Breaking the decades-old conventional methods to offer the most straightforward solutions to complex problems, Lantha Sensors was founded by a team of world-class businesspeople, scientists, and technologists. Since its initiation, the company has been making massive strides of transformative shifts, changing the adapted perception of the chemical tech industry.
Bringing over twenty years of startup commercialization experience, Rob Toker leads Lantha Sensors as the CEO. He also dawns the hat of Chairman of the Board. Over the years, Rob has garnered various expertise ranging from venture capital, private equity, devices, industrial and chemical markets.
The Sensor Synopsis
Combined with a true passion for simplifying the complex, Lantha Sensors strives to be the leading portable chemical analysis company that merges unparalleled simplicity, speed, and accuracy to provide the best possible solutions for chemical detection and measurement processes. Everything Lantha Sensors does, every decision it makes is based on its passion. It believes that simply because something has been done one way for more than 80 years doesn’t mean it’s the best. It just means no one has taken the time to rethink the process.
Lantha Sensors’ mission is to revolutionize the entire chemical analysis industry via disruptive innovation and product development and become the world’s leading trace chemical detection and measurement company.
Offering Unmatched Services
Rob states that the LanthaLux platform is the flagship product. It uses a proprietary application of metal-organic frameworks, with the ability to generate a sizeable analytical response from a small amount of sample, to provide on-the-fly moisture and isotopic purity analysis quickly, easily, and accurately.
LanthaLux platform displaces the need for expensive Karl Fischer Titrators and nuclear magnetic resonance (NMR) in specific cases. It secures the same results as these techniques, but costs a fraction of those per test, producing zero toxic waste, allowing these analyses to be done in the lab or field setting, and generating results in less than five minutes. LanthaLux is a lab in your pocket.
Why Lantha Sensors?
In its pursuit of being the best, Lantha Sensors came up with a solution that hits the perfect triumvirate of the tech-perfect storm – better, faster, cheaper. Rob asserts that as the digital camera replaced the photo lab, the company’s platform will replace much of the legacy and outdated equipment needed today for chemical analysis. He says, “If you really think about anyone who’s been stuck using Karl Fischer titrators, or in some specific applications with NMR, GC or FT-IR for their testing, our solution can save them thousands of man-hours and millions of dollars per company.”
What makes Lantha Sensors a preferred choice over the competition is that it carries out roughly 10,000 isotopic purity tests per year, saving upwards of $4M every year just in testing costs alone.
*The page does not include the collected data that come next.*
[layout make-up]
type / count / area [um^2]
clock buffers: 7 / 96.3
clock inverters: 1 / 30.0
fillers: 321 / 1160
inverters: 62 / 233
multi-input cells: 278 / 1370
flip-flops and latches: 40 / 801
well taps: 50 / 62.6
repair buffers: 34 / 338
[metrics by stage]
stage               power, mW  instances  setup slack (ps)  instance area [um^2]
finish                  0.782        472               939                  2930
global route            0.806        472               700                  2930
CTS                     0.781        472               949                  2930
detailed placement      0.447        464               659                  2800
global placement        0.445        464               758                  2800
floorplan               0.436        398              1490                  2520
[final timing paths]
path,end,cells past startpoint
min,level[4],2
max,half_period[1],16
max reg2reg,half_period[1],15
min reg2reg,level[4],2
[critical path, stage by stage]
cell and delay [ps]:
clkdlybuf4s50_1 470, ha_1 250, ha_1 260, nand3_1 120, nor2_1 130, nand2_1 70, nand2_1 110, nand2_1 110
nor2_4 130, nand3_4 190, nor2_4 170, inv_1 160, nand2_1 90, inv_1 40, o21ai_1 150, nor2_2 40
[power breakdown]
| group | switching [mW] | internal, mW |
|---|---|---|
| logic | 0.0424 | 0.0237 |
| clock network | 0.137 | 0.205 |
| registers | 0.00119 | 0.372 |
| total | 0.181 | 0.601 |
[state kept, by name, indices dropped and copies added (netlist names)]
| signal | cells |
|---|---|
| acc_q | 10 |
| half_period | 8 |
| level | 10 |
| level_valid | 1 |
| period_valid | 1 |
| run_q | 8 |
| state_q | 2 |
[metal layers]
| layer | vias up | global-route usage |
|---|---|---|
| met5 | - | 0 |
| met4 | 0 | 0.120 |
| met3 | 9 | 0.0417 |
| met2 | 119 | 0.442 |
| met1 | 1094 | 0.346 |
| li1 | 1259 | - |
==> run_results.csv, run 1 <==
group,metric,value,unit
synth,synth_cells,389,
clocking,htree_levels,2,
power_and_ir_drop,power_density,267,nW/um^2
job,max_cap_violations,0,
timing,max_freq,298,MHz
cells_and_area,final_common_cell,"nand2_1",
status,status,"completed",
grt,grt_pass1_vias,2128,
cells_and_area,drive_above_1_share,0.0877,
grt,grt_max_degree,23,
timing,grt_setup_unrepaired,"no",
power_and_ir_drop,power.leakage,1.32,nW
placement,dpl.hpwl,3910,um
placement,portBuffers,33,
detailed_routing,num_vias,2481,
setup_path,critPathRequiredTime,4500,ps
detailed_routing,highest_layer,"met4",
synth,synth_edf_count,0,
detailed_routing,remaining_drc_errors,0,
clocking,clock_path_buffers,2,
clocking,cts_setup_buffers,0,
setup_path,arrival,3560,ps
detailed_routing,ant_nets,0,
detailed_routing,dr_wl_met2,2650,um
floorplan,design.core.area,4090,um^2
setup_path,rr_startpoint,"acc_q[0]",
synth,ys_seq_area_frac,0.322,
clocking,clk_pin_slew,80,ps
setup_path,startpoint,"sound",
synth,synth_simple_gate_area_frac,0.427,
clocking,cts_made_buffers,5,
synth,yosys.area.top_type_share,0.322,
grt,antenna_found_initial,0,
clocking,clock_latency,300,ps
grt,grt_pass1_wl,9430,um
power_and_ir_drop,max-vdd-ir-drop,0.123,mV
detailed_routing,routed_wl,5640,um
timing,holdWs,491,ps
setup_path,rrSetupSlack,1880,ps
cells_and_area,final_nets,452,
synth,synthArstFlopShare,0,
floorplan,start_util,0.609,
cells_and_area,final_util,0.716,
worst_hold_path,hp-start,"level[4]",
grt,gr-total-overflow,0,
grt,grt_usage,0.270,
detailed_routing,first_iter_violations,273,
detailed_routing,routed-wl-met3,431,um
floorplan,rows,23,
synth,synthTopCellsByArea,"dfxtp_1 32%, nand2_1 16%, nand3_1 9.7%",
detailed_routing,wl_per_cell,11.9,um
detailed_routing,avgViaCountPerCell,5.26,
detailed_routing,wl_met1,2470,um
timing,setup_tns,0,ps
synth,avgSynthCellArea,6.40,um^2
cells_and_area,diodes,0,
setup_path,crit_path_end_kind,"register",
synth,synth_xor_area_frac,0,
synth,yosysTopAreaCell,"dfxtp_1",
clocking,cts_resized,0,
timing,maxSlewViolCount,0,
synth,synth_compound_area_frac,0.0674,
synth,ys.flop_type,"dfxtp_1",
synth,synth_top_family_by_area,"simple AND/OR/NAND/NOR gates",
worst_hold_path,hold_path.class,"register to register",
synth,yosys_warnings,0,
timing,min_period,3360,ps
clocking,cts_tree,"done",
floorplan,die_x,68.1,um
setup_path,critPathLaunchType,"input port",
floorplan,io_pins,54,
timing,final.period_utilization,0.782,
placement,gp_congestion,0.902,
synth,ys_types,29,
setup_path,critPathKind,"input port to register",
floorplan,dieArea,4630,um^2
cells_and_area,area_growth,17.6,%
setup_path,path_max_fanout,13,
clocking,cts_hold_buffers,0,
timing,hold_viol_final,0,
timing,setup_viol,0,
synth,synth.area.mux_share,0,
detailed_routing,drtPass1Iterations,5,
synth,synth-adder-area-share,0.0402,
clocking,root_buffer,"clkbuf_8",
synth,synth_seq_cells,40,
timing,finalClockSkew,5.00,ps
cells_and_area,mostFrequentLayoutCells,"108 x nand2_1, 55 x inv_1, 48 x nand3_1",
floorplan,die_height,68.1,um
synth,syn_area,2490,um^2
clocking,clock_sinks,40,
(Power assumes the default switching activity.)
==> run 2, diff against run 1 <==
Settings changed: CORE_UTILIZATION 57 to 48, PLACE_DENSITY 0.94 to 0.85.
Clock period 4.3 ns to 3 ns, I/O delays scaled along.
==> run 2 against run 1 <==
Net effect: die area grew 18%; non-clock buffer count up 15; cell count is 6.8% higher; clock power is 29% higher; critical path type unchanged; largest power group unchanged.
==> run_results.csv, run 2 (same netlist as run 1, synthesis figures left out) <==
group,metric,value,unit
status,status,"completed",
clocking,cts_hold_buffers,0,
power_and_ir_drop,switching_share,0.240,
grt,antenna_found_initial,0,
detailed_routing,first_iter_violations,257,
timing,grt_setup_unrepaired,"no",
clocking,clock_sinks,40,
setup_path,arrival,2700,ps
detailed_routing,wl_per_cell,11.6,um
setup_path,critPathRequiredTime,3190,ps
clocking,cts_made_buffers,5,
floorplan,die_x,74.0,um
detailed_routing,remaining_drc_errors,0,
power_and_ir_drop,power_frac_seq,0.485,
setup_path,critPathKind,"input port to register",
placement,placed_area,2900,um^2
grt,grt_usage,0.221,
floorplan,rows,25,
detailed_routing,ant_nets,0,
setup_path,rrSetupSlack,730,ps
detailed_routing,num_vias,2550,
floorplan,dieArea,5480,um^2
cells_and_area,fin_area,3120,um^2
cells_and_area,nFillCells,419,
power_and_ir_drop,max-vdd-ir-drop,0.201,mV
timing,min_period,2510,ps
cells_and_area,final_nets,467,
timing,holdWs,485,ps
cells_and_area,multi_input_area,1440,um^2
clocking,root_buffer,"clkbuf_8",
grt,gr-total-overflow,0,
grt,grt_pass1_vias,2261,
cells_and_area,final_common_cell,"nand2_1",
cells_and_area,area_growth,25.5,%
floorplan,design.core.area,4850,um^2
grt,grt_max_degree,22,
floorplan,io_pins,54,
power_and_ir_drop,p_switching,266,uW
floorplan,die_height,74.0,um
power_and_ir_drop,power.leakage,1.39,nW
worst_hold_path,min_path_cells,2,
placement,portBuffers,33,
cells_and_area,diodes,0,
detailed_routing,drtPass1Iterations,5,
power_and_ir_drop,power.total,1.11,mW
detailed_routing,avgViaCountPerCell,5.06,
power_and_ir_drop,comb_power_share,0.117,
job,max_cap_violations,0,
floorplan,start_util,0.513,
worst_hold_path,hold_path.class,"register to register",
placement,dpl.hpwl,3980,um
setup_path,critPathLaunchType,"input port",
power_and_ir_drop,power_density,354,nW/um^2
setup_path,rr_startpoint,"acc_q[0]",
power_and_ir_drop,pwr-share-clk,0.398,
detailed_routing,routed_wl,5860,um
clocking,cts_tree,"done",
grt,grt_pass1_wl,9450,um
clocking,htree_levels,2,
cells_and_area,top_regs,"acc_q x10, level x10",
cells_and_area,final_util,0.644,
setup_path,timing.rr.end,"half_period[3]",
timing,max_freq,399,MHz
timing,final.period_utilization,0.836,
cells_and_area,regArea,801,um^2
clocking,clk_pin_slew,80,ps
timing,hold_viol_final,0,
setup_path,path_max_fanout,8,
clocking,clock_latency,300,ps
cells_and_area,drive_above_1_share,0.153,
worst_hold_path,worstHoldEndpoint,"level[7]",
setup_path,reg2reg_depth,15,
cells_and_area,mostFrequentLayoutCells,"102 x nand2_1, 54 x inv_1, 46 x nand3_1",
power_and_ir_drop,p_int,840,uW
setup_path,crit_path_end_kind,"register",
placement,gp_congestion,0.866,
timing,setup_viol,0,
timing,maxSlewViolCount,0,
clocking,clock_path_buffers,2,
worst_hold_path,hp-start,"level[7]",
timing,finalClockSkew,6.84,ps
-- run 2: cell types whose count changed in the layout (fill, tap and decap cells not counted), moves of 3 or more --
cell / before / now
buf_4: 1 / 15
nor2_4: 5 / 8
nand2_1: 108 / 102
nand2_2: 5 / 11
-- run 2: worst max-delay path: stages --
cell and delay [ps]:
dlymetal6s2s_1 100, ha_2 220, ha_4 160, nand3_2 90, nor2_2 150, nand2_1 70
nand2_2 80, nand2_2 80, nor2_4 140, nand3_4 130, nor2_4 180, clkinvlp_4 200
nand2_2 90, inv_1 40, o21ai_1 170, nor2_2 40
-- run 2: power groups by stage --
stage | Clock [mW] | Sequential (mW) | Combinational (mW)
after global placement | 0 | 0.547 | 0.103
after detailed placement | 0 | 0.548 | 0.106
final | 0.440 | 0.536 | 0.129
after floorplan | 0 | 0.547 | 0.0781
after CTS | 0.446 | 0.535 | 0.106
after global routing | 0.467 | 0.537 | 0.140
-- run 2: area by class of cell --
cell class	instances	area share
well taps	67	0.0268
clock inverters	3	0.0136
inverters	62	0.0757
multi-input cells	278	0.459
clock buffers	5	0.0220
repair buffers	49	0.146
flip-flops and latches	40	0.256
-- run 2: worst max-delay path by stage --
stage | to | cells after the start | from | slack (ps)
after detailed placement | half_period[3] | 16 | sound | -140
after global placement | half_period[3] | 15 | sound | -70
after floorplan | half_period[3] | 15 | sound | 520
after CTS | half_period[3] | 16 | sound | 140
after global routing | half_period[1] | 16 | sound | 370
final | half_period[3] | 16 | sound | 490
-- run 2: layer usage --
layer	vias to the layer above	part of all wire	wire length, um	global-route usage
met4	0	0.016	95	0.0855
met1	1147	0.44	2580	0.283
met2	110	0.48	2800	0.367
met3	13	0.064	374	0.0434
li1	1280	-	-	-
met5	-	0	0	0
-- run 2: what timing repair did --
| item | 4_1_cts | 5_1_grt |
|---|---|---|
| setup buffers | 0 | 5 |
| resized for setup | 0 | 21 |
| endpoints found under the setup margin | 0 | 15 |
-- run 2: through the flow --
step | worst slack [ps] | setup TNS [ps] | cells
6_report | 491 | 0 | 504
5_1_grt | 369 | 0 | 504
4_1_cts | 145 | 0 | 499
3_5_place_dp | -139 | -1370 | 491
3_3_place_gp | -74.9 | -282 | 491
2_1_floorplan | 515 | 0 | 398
===== src/rtl/updn_counter_param.sv =====
// Parameterised up/down counter with modulus MAX_VAL+1, wrap or saturate at the
// boundaries, terminal-count pulse, sticky overflow/underflow flags and compare.
module updn_counter_param #(
  parameter int              WIDTH   = 4,
  parameter logic [WIDTH-1:0] MAX_VAL = {WIDTH{1'b1}},
  parameter bit              SAT     = 1'b0
) (
  input  logic             clk,
  input  logic             arstn,
  input  logic             ltn,
  input  logic             upn_down,
  input  logic             en,
  input  logic [WIDTH-1:0] load,
  input  logic [WIDTH-1:0] cmp,
  input  logic             flag_clr,
  output logic [WIDTH-1:0] dout,
  output logic             oe,
  output logic             tc,
  output logic             ovf,
  output logic             unf,
  output logic             match
);

  localparam logic [WIDTH-1:0] ONE  = WIDTH'(1'b1);
  localparam logic [WIDTH-1:0] ZERO = {WIDTH{1'b0}};

  logic [WIDTH-1:0] dout_q, dout_d;
  logic             oe_q, oe_d;
  logic             tc_q, tc_d;
  logic             ovf_q, ovf_d;
  logic             unf_q, unf_d;

  // Next-state: load beats count beats hold; a boundary set beats flag_clr.
  always_comb begin
    dout_d = dout_q;
    oe_d   = oe_q;
    tc_d   = 1'b0;
    ovf_d  = ovf_q & ~flag_clr;
    unf_d  = unf_q & ~flag_clr;
    if (!ltn) begin
      oe_d   = 1'b1;
      dout_d = (load > MAX_VAL) ? MAX_VAL : load;
    end else if (en) begin
      oe_d = 1'b1;
      if (!upn_down) begin
        if (dout_q == MAX_VAL) begin
          tc_d   = 1'b1;
          ovf_d  = 1'b1;
          dout_d = SAT ? MAX_VAL : ZERO;
        end else begin
          dout_d = dout_q + ONE;
        end
      end else begin
        if (dout_q == ZERO) begin
          tc_d   = 1'b1;
          unf_d  = 1'b1;
          dout_d = SAT ? ZERO : MAX_VAL;
        end else begin
          dout_d = dout_q - ONE;
        end
      end
    end else begin
      dout_d = dout_q;
    end
  end

  // State registers with asynchronous active-low reset.
  always_ff @(posedge clk or negedge arstn) begin
    if (!arstn) begin
      dout_q <= ZERO;
      oe_q   <= 1'b0;
      tc_q   <= 1'b0;
      ovf_q  <= 1'b0;
      unf_q  <= 1'b0;
    end else begin
      dout_q <= dout_d;
      oe_q   <= oe_d;
      tc_q   <= tc_d;
      ovf_q  <= ovf_d;
      unf_q  <= unf_d;
    end
  end

  assign dout  = dout_q;
  assign oe    = oe_q;
  assign tc    = tc_q;
  assign ovf   = ovf_q;
  assign unf   = unf_q;
  // dout is bounded by MAX_VAL, so an out-of-range cmp can never match.
  assign match = (dout_q == cmp);

endmodule
`src/rtl/arb_pkg.sv`:
```
// Shared types for the 4-port fixed-priority arbiter and its upstream queue.
// Build option: GNT_CHECK_EN enables the grant-protocol checker in req_pending_queue.
package arb_pkg;
  localparam int NUM_PORTS_DEF = 4;
  localparam int DEPTH_DEF = 7;
  typedef logic [NUM_PORTS_DEF-1:0] port_vec_t;
endpackage

```
`src/rtl/req_port_counter.sv`:
```
// One port's pending-request counter.
// Saturates at 0 and DEPTH; a dropped push sets a sticky overflow flag.
module req_port_counter #(
  parameter int DEPTH = 7,
  localparam int CW = $clog2(DEPTH + 1)
) (
  input  logic          clk,
  input  logic          reset,
  input  logic          push_i,
  input  logic          gnt_i,
  output logic [CW-1:0] count_o,
  output logic          full_o,
  output logic          ovf_o
);
  localparam logic [CW-1:0] MAX = CW'(DEPTH);

  logic [CW-1:0] r_cnt;
  logic          r_ovf;

  // Count pushes up and grants down; push+grant leaves a busy port unchanged.
  always_ff @(posedge clk) begin
    if (reset) begin
      r_cnt <= '0;
      r_ovf <= 1'b0;
    end else begin
      unique case ({push_i, gnt_i})
        2'b10: begin
          if (r_cnt != MAX) r_cnt <= r_cnt + 1'b1;
          else r_ovf <= 1'b1;
        end
        2'b01: begin
          if (r_cnt != '0) r_cnt <= r_cnt - 1'b1;
        end
        2'b11: begin
          if (r_cnt == '0) r_cnt <= CW'(1);
        end
        default: ;
      endcase
    end
  end

  assign count_o = r_cnt;
  assign full_o  = (r_cnt == MAX);
  assign ovf_o   = r_ovf;
endmodule

```
`src/rtl/req_pending_queue.sv`:
```
// Per-port pending-request queue feeding the fixed-priority arbiter.
// Build option: GNT_CHECK_EN adds a sticky grant-protocol error flag.
module req_pending_queue
  import arb_pkg::*;
#(
  parameter int NUM_PORTS = NUM_PORTS_DEF,
  parameter int DEPTH = DEPTH_DEF,
  localparam int CW = $clog2(DEPTH + 1)
) (
  input  logic                   clk,
  input  logic                   reset,
  input  logic [NUM_PORTS-1:0]   push_i,
  output logic [NUM_PORTS-1:0]   ready_o,
  output logic [NUM_PORTS-1:0]   req_o,
  input  logic [NUM_PORTS-1:0]   gnt_i,
  output logic [NUM_PORTS*CW-1:0] count_o,
  output logic [NUM_PORTS-1:0]   ovf_o,
  output logic                   err_o
);
  logic [NUM_PORTS-1:0] w_gnt;
  logic [NUM_PORTS-1:0] w_full;

  for (genvar i = 0; i < NUM_PORTS; i++) begin : g_port
    logic [CW-1:0] w_cnt;

    req_port_counter #(.DEPTH(DEPTH)) u_cnt (
      .clk     (clk),
      .reset   (reset),
      .push_i  (push_i[i]),
      .gnt_i   (w_gnt[i]),
      .count_o (w_cnt),
      .full_o  (w_full[i]),
      .ovf_o   (ovf_o[i])
    );

    assign count_o[i*CW +: CW] = w_cnt;
    assign req_o[i] = (w_cnt != '0);
  end

  assign ready_o = ~w_full;

`ifdef GNT_CHECK_EN
  logic                 w_multi;
  logic [NUM_PORTS-1:0] w_bad;
  logic                 r_err;

  assign w_multi = |(gnt_i & (gnt_i - 1'b1));
  assign w_bad   = gnt_i & ~req_o;
  assign w_gnt   = w_multi ? '0 : (gnt_i & req_o);

  // Latch any multi-hot grant or grant to an idle port until reset.
  always_ff @(posedge clk) begin
    if (reset) r_err <= 1'b0;
    else if (w_multi || (|w_bad)) r_err <= 1'b1;
  end

  assign err_o = r_err;
`else
  assign w_gnt = gnt_i;
  assign err_o = 1'b0;
`endif
endmodule

```
[src/rtl/cordic_pipe_mv.sv]
// ---------------------------------------------------------------------------------------------
// cordic_pipe_mv
//
// Fully pipelined CORDIC engine with a per-sample mode bit.
//   ROTATE (mode 0): rotates (x, y) by the binary angle z. z is driven towards 0.
//   VECTOR (mode 1): drives y towards 0. x becomes the magnitude and z accumulates
//                    in_z + atan2(y, x).
// Results carry the CORDIC gain K ~= 1.6468; nothing inside compensates for it.
// Accepts one sample per cycle. Stage 0 is a registered quadrant pre-rotation and is followed
// by STG micro-rotation stages, so latency is STG+1 cycles. The last stage register is the
// output register. One clock enable stalls the whole pipe whenever the output holds a result
// that downstream does not take.
//
// Parameters
//   DW   signed input width of x/y; internal and output width is DW+2
//   STG  number of micro-rotation iterations, 1..31
//   TW   width of the pass-through tag
//
// Ports
//   clk         clock, all state on the rising edge
//   rst_n       asynchronous active-low reset
//   in_valid_i  input sample valid
//   in_ready_o  engine accepts a sample this cycle (combinational)
//   in_mode_i   0 = ROTATE, 1 = VECTOR
//   in_x_i      signed x, DW bits
//   in_y_i      signed y, DW bits
//   in_z_i      binary angle, 2^32 = full turn (0x4000_0000 = +90 deg)
//   in_tag_i    user tag that travels with the sample
//   out_valid_o result valid
//   out_ready_i downstream accepts the result
//   out_mode_o  mode of the result
//   out_x_o     signed x result, DW+2 bits
//   out_y_o     signed y result, DW+2 bits
//   out_z_o     angle result
//   out_tag_o   tag of the result
// ---------------------------------------------------------------------------------------------
module cordic_pipe_mv #(
    parameter int unsigned DW  = 16,
    parameter int unsigned STG = 16,
    parameter int unsigned TW  = 4
) (
    input  logic                   clk,
    input  logic                   rst_n,
    input  logic                   in_valid_i,
    output logic                   in_ready_o,
    input  logic                   in_mode_i,
    input  logic signed [DW-1:0]   in_x_i,
    input  logic signed [DW-1:0]   in_y_i,
    input  logic        [31:0]     in_z_i,
    input  logic        [TW-1:0]   in_tag_i,
    output logic                   out_valid_o,
    input  logic                   out_ready_i,
    output logic                   out_mode_o,
    output logic signed [DW+1:0]   out_x_o,
    output logic signed [DW+1:0]   out_y_o,
    output logic        [31:0]     out_z_o,
    output logic        [TW-1:0]   out_tag_o
);

    // Two guard bits: K * sqrt(2) * 2^(DW-1) < 2^(DW+1), so x/y never overflow.
    localparam int unsigned XW = DW + 2;

    localparam logic [31:0] QuarterTurn = 32'h4000_0000;

    // round(atan(2^-i) * 2^31 / pi), i = 0..30
    localparam logic [31:0] AtanTable [31] = '{
        32'h2000_0000, 32'h12E4_051E, 32'h09FB_385B, 32'h0511_11D4,
        32'h028B_0D43, 32'h0145_D7E1, 32'h00A2_F61E, 32'h0051_7C55,
        32'h0028_BE53, 32'h0014_5F2F, 32'h000A_2F98, 32'h0005_17CC,
        32'h0002_8BE6, 32'h0001_45F3, 32'h0000_A2FA, 32'h0000_517D,
        32'h0000_28BE, 32'h0000_145F, 32'h0000_0A30, 32'h0000_0518,
        32'h0000_028C, 32'h0000_0146, 32'h0000_00A3, 32'h0000_0051,
        32'h0000_0029, 32'h0000_0014, 32'h0000_000A, 32'h0000_0005,
        32'h0000_0003, 32'h0000_0001, 32'h0000_0001
    };

    if (STG < 1 || STG > 31) begin : g_bad_stg
        $error("cordic_pipe_mv: STG must be in 1..31");
    end

    // Index 0 is the pre-rotation register, index STG is the output register.
    logic signed [XW-1:0] x_q   [STG+1];
    logic signed [XW-1:0] x_d   [STG+1];
    logic signed [XW-1:0] y_q   [STG+1];
    logic signed [XW-1:0] y_d   [STG+1];
    logic        [31:0]   z_q   [STG+1];
    logic        [31:0]   z_d   [STG+1];
    logic        [TW-1:0] tag_q [STG+1];
    logic        [TW-1:0] tag_d [STG+1];
    logic        [STG:0]  vld_q;
    logic        [STG:0]  vld_d;
    logic        [STG:0]  mode_q;
    logic        [STG:0]  mode_d;

    logic signed [XW-1:0] x_ext;
    logic signed [XW-1:0] y_ext;
    logic        [STG-1:0] dir;
    logic                 ce;

    // The pipe only stalls when the output register holds an unconsumed result.
    assign ce         = ~vld_q[STG] | out_ready_i;
    assign in_ready_o = ce;

    always_comb begin
        x_ext = {{2{in_x_i[DW-1]}}, in_x_i};
        y_ext = {{2{in_y_i[DW-1]}}, in_y_i};
        dir   = '0;

        // Stage 0: quadrant pre-rotation so the micro-rotations only have to cover +-90 deg.
        x_d[0]    = x_ext;
        y_d[0]    = y_ext;
        z_d[0]    = in_z_i;
        mode_d[0] = in_mode_i;
        tag_d[0]  = in_tag_i;
        vld_d[0]  = in_valid_i;

        if (in_mode_i) begin
            if (x_ext[XW-1]) begin
                if (!y_ext[XW-1]) begin
                    // Quadrant II: rotate by -90 deg, remember +90 deg.
                    x_d[0] = y_ext;
                    y_d[0] = -x_ext;
                    z_d[0] = in_z_i + QuarterTurn;
                end else begin
                    // Quadrant III: rotate by +90 deg, remember -90 deg.
                    x_d[0] = -y_ext;
                    y_d[0] = x_ext;
                    z_d[0] = in_z_i - QuarterTurn;
                end
            end
        end else begin
            unique case (in_z_i[31:30])
                2'b01: begin
                    x_d[0] = -y_ext;
                    y_d[0] = x_ext;
                    z_d[0] = in_z_i - QuarterTurn;
                end
                2'b10: begin
                    x_d[0] = y_ext;
                    y_d[0] = -x_ext;
                    z_d[0] = in_z_i + QuarterTurn;
                end
                default: begin
                end
            endcase
        end

        // Micro-rotations. dir = 1 rotates counter-clockwise by atan(2^-i).
        for (int i = 0; i < STG; i++) begin
            dir[i] = mode_q[i] ? y_q[i][XW-1] : ~z_q[i][31];
            if (dir[i]) begin
                x_d[i+1] = x_q[i] - (y_q[i] >>> i);
                y_d[i+1] = y_q[i] + (x_q[i] >>> i);
                z_d[i+1] = z_q[i] - AtanTable[i];
            end else begin
                x_d[i+1] = x_q[i] + (y_q[i] >>> i);
                y_d[i+1] = y_q[i] - (x_q[i] >>> i);
                z_d[i+1] = z_q[i] + AtanTable[i];
            end
            mode_d[i+1] = mode_q[i];
            tag_d[i+1]  = tag_q[i];
            vld_d[i+1]  = vld_q[i];
        end
    end

    always_ff @(posedge clk or negedge rst_n) begin
        if (!rst_n) begin
            vld_q  <= '0;
            mode_q <= '0;
            for (int i = 0; i <= STG; i++) begin
                x_q[i]   <= '0;
                y_q[i]   <= '0;
                z_q[i]   <= '0;
                tag_q[i] <= '0;
            end
        end else if (ce) begin
            vld_q  <= vld_d;
            mode_q <= mode_d;
            for (int i = 0; i <= STG; i++) begin
                x_q[i]   <= x_d[i];
                y_q[i]   <= y_d[i];
                z_q[i]   <= z_d[i];
                tag_q[i] <= tag_d[i];
            end
        end
    end

    assign out_valid_o = vld_q[STG];
    assign out_mode_o  = mode_q[STG];
    assign out_x_o     = x_q[STG];
    assign out_y_o     = y_q[STG];
    assign out_z_o     = z_q[STG];
    assign out_tag_o   = tag_q[STG];

endmodule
However, that doesn’t even begin to touch the opportunity costs associated with longer testing times with legacy technologies, inaccurate testing problems, or the inability to test in the field.
Rob expresses that when you have truly disruptive new technology, it means it’s better than the legacy technology in not just one or two ways. However, in every single aspect, you change an entire industry and help make people’s lives using it better.
Laying Foundation to Assist Community
Apart from its core operations, being a startup company, Lantha Sensors intends to focus on building its business to build up a strong community. Rob expresses that, “Startups that succeed create wealth for the communities around them. Good paying jobs, internships, indirect support of service sector jobs, etc. Over time, on the other side of commercial success, we expect to have a proper community affairs program.”
Looking Forward
Industrial innovation and chemical tech specifically are accelerating from sensors to integration, IoT, AI, and predictive analytics – technology is taking hold in an industry that deploys vast amounts of technology. Rob notes that Hardtech, Deeptech by definition, requires technical depth to bring to market; the chemical industry has a long history of doing hard things, not just moving bits and electrons but also molecules.
Over The Horizon
Speaking about the future, Rob mentions that Lantha has excellent long-term potential. Being a platform company – it can extend and deepen its technology into a range of markets and use cases. Rob says, “A good example of what success looks like is Thermo Fisher or even National Instruments – using human creativity to increase efficiencies and in some instances to make the previously impossible – possible.”